Bacteria within biofilms can lay dormant in arterial plaques for years, until a trigger activates them, possibly leading to a myocardial infarction. Shown here are streptococci bacteria (brown) in the wall of a ruptured coronary plaque.
Pekka Karhunen
Next, the researchers analyzed ruptured plaques, which cause myocardial infarctions, and observed staining for streptococci that appeared to have originated from the biofilm infiltrating the rupture site and that were then engulfed by macrophages.

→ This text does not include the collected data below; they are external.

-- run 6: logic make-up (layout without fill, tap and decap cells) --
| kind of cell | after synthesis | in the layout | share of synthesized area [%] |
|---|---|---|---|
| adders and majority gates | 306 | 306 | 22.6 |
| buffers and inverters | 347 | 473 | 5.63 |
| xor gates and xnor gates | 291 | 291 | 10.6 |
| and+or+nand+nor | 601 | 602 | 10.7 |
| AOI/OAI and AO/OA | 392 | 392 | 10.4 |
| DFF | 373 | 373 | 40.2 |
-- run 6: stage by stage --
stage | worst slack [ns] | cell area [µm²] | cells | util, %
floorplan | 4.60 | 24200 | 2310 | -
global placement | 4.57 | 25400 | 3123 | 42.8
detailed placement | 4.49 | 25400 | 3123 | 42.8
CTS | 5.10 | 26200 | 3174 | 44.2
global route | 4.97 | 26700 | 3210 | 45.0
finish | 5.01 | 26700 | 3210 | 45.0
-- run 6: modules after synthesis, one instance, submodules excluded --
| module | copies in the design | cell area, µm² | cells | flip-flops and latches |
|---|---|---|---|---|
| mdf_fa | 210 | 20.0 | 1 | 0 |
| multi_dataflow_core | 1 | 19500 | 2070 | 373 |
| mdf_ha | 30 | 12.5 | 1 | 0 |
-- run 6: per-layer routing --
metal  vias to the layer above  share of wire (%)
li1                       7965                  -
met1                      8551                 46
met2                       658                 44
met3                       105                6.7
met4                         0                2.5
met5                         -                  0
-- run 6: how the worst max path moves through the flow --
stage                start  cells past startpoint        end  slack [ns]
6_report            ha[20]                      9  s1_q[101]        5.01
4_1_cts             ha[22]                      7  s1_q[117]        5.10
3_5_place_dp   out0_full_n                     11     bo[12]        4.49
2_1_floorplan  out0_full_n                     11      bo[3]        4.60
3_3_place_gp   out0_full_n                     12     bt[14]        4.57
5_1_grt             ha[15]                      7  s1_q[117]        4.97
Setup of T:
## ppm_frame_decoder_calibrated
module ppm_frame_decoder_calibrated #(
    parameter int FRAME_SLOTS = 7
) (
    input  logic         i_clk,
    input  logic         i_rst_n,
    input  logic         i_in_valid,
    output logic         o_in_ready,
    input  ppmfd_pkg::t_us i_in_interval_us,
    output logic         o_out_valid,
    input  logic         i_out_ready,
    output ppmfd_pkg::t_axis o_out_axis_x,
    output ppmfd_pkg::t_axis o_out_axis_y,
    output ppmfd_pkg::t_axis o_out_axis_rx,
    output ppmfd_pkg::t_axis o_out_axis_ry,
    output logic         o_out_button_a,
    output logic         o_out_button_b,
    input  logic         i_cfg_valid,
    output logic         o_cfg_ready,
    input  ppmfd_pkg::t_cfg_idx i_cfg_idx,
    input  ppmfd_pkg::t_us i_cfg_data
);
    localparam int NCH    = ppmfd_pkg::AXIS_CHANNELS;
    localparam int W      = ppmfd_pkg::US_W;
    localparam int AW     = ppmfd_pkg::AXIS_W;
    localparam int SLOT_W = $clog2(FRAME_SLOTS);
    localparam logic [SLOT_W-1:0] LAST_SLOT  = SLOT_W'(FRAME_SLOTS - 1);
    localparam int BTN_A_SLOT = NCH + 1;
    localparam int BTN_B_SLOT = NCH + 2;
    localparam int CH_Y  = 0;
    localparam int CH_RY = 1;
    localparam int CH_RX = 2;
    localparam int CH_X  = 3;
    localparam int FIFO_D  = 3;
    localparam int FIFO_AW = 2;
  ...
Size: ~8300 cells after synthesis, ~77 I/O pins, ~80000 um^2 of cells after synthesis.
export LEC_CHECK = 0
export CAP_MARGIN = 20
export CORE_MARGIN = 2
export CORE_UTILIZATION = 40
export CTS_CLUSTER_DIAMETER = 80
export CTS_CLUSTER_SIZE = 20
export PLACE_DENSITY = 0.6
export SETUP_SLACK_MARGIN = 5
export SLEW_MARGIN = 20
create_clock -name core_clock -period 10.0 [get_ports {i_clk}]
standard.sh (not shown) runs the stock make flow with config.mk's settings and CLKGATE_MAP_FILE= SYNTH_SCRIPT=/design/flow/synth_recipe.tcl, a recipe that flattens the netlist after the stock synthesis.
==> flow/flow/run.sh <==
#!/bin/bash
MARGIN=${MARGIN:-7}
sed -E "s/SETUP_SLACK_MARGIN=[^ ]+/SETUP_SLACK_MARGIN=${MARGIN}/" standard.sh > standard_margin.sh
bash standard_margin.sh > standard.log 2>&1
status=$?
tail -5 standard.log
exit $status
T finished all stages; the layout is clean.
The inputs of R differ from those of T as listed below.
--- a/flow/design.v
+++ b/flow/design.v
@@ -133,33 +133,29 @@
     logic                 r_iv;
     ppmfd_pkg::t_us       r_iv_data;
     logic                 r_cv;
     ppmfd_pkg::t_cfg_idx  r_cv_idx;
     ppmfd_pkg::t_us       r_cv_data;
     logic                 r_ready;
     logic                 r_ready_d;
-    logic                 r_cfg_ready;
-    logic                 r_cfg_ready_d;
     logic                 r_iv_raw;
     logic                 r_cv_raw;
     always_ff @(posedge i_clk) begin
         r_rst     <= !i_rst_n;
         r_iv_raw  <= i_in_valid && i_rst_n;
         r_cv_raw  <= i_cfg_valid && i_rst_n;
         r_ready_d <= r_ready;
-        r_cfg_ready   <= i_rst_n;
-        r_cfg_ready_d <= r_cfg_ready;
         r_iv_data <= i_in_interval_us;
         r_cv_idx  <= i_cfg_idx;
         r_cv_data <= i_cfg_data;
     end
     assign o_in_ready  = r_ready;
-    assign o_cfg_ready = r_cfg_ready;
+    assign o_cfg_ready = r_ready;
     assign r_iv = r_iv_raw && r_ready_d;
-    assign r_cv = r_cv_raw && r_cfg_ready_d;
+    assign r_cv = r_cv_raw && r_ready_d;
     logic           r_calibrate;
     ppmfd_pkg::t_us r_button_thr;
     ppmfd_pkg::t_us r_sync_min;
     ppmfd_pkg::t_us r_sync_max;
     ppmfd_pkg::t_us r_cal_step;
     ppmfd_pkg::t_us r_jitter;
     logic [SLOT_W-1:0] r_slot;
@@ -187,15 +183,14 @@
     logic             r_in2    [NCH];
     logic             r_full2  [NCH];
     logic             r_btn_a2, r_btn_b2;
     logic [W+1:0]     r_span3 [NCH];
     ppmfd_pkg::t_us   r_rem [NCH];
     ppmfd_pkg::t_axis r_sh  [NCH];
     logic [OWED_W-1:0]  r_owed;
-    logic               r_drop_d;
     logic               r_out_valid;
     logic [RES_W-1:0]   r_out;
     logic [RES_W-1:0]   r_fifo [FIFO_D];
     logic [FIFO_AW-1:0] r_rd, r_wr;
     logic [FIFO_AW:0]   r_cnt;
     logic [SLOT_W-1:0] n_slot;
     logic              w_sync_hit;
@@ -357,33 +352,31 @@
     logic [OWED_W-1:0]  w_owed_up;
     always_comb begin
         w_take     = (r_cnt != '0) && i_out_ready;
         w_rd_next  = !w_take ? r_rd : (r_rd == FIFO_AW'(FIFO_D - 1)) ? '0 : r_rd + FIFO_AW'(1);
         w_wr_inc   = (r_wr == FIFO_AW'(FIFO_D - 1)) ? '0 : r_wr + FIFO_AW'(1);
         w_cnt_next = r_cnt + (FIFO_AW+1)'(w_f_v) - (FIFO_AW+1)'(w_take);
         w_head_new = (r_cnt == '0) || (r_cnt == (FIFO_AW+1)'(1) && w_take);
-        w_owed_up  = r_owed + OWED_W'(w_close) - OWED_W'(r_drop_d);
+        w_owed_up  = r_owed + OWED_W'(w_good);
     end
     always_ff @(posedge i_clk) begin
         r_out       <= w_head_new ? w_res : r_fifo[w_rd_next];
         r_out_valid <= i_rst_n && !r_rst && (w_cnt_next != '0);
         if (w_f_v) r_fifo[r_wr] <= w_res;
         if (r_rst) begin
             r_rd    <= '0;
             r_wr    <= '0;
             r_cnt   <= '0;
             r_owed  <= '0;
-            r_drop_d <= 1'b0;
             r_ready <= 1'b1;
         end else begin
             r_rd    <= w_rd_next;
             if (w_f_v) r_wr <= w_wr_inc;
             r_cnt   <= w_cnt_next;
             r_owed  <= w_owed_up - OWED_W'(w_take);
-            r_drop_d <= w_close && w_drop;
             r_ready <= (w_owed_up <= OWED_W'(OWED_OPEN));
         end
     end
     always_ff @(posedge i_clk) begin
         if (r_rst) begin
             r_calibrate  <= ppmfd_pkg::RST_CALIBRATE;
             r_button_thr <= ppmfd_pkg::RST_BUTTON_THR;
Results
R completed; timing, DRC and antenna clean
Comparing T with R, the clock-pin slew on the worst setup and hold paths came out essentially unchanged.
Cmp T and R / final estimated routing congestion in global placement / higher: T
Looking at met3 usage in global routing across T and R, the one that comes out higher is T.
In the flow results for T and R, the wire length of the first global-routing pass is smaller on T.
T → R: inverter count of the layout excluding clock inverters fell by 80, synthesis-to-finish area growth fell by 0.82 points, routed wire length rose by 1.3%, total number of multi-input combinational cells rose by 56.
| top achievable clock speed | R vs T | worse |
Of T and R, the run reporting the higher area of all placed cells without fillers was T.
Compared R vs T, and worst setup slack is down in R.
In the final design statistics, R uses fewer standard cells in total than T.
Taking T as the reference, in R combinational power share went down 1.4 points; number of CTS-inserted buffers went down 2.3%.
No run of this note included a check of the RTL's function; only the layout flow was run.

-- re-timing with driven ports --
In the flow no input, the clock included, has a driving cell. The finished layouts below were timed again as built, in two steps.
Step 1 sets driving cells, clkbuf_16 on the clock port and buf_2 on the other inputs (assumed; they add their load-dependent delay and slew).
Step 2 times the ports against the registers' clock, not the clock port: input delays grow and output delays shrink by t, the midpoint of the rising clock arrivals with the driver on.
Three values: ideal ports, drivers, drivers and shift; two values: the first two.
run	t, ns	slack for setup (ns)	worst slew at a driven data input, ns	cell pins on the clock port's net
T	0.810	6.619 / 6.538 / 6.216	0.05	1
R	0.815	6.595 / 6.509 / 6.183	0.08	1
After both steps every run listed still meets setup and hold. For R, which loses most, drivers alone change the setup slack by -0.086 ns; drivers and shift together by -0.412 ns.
Context: an optimization exercise on an open-source flow, tuned for small area and a short achievable clock period. The choices shown serve that exercise and are no tape-out recipe.
Function was checked by simulation only, so behaviour that the tests miss may differ from the original.
No activity file was given, so power comes from the tool's default toggle rates.

### config.mk
export PLATFORM = sky130hd
export DESIGN_NAME = frame_tx_top
export DESIGN_NICKNAME = frame_tx_top
export VERILOG_FILES = /design/flow/design.v
export SDC_FILE = /design/flow/constraint.sdc
export NUM_CORES = 4
export LEC_CHECK = 0
export CAP_MARGIN = 20
export CORE_MARGIN = 2
export CORE_UTILIZATION = 40
export SETUP_SLACK_MARGIN = 5
export SLEW_MARGIN = 20
### constraint.sdc
create_clock -name core_clock -period 10.0 [get_ports {clk}]
set_input_delay 2.0000 -clock core_clock [delete_from_list [all_inputs] [get_ports {clk}]]
set_output_delay 2.0000 -clock core_clock [all_outputs]
set_load 0.01 [all_outputs]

Using genome-wide expression analysis of the surgically removed arterial plaques, Karhunen and his colleagues also observed an upregulation of immune pathways for recognizing and killing bacteria compared to healthy arteries. “You would not expect to see the type of immune responses that were observed at the sites of plaque rupture if it happened postmortem,” Hazen said.
But how exactly did the bacteria enter and thrive inside these oxygen-deficient atheromas? The team observed the presence of new blood vessels feeding the core of the plaques, forming a direct highway for bacteria to enter and set up camp inside these structures.
Karhunen and his team now want to understand why biofilm bacteria start dividing again. They speculate that an external trigger, such as a viral infection or limited nutrition, might lead to proliferation of the bacteria and subsequent immune response. Using viral metagenomics, they’re analyzing all possible viruses present in the plaque samples to ascertain if there might be a possible link between viral infections and plaque rupture. The researchers are also starting a new antibiotic trial to treat myocardial infarctions. “If we start antibiotics treatment immediately, it might affect the outcome of these patients,” Karhunen said.
Hazen emphasized the huge burden of heart disease worldwide and the underappreciated role of oral hygiene in cardiac risk. “Anything that casts more light on that and the whole concept of preventive cardiology is an important message,” he said.
- Saikku P, et al. Serological evidence of an association of a novel chlamydia, TWAR, with chronic coronary heart disease and acute myocardial infarction. Lancet. 1988;332(8618):983-986.
- Cannon CP, et al. Antibiotic treatment of Chlamydia pneumoniae after acute coronary syndrome. New Eng J Med. 2005;352(16):1646-1654.
- Karhunen PJ, et al. Viridans streptococcal biofilm evades immune detection and contributes to inflammation and rupture of atherosclerotic plaques. J Am Heart Assoc. 2025;14(16):e041521.